## Required action
If a line in the records below contains the word "cells", copy it.
Content starts
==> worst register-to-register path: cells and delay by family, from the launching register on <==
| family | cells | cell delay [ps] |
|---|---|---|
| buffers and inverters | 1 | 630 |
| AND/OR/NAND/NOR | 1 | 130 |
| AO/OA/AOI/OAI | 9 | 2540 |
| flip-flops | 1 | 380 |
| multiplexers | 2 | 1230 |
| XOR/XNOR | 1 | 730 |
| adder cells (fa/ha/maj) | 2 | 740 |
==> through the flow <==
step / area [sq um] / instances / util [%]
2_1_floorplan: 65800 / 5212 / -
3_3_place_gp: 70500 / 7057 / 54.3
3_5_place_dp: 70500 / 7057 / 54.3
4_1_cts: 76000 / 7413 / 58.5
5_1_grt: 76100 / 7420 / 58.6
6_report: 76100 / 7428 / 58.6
File: src/hw/rtl/dq_pkg.sv
// package for the double ended queue: beat types, request modes, status codes
// and the per-cell control group; used by every file under hw/rtl
package dq_pkg;

   localparam int DEPTH_DEFAULT = 8;
   localparam int WORD_WIDTH    = 32;

   localparam logic [1:0] MODE_PUSH_FRONT = 2'd0;
   localparam logic [1:0] MODE_PUSH_BACK  = 2'd1;
   localparam logic [1:0] MODE_POP_FRONT  = 2'd2;
   localparam logic [1:0] MODE_POP_BACK   = 2'd3;

   localparam logic [1:0] STATUS_OK    = 2'd0;
   localparam logic [1:0] STATUS_FULL  = 2'd1;
   localparam logic [1:0] STATUS_EMPTY = 2'd2;

   typedef struct packed {
      logic [1:0]                   mode;
      logic signed [WORD_WIDTH-1:0] push_value;
   } req_type;

   typedef struct packed {
      logic signed [WORD_WIDTH-1:0] pop_value;
      logic [1:0]                   status;
   } rsp_type;

   // broadcast to every cell, at most one bit set
   typedef struct packed {
      logic push_front;
      logic push_back;
      logic pop_front;
      logic pop_back;
   } cell_ctl_type;

endpackage

File: src/hw/rtl/dq_cell.sv
// one storage cell of the queue chain: a word and its occupied flag
// depends on dq_pkg for the control group and word width
module dq_cell (
   input  logic                                 clock,
   input  logic                                 reset,
   input  dq_pkg::cell_ctl_type                 ctl,
   input  logic                                 left_valid,
   input  logic signed [dq_pkg::WORD_WIDTH-1:0] left_data,
   input  logic                                 right_valid,
   input  logic signed [dq_pkg::WORD_WIDTH-1:0] right_data,
   input  logic signed [dq_pkg::WORD_WIDTH-1:0] push_data,
   output logic                                 cell_valid,
   output logic signed [dq_pkg::WORD_WIDTH-1:0] cell_data,
   output logic signed [dq_pkg::WORD_WIDTH-1:0] tail_tap
);

   logic                                 valid_ff, valid_in;
   logic signed [dq_pkg::WORD_WIDTH-1:0] data_ff, data_in;
   logic                                 is_tail;

   // last occupied cell of the chain
   assign is_tail = valid_ff & ~right_valid;

   always_comb begin
      valid_in = valid_ff;
      data_in  = data_ff;
      if (ctl.push_front) begin
         valid_in = left_valid;
         data_in  = left_data;
      end else if (ctl.pop_front) begin
         valid_in = right_valid;
         data_in  = right_data;
      end else if (ctl.push_back) begin
         // first empty cell behind an occupied one takes the word
         if (!valid_ff && left_valid) begin
            valid_in = 1'b1;
            data_in  = push_data;
         end
      end else if (ctl.pop_back) begin
         if (is_tail) begin
            valid_in = 1'b0;
         end
      end
   end

   always_ff @(posedge clock) begin
      if (reset) begin
         valid_ff <= 1'b0;
      end else begin
         valid_ff <= valid_in;
      end
      data_ff <= data_in;
   end

   assign cell_valid = valid_ff;
   assign cell_data  = data_ff;
   assign tail_tap   = is_tail ? data_ff : '0;

endmodule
Content ends
## Answer to the exercise
==> worst register-to-register path: cells and delay by family, from the launching register on <==
| family | cells | cell delay [ps] |
| adder cells (fa/ha/maj) | 2 | 740 |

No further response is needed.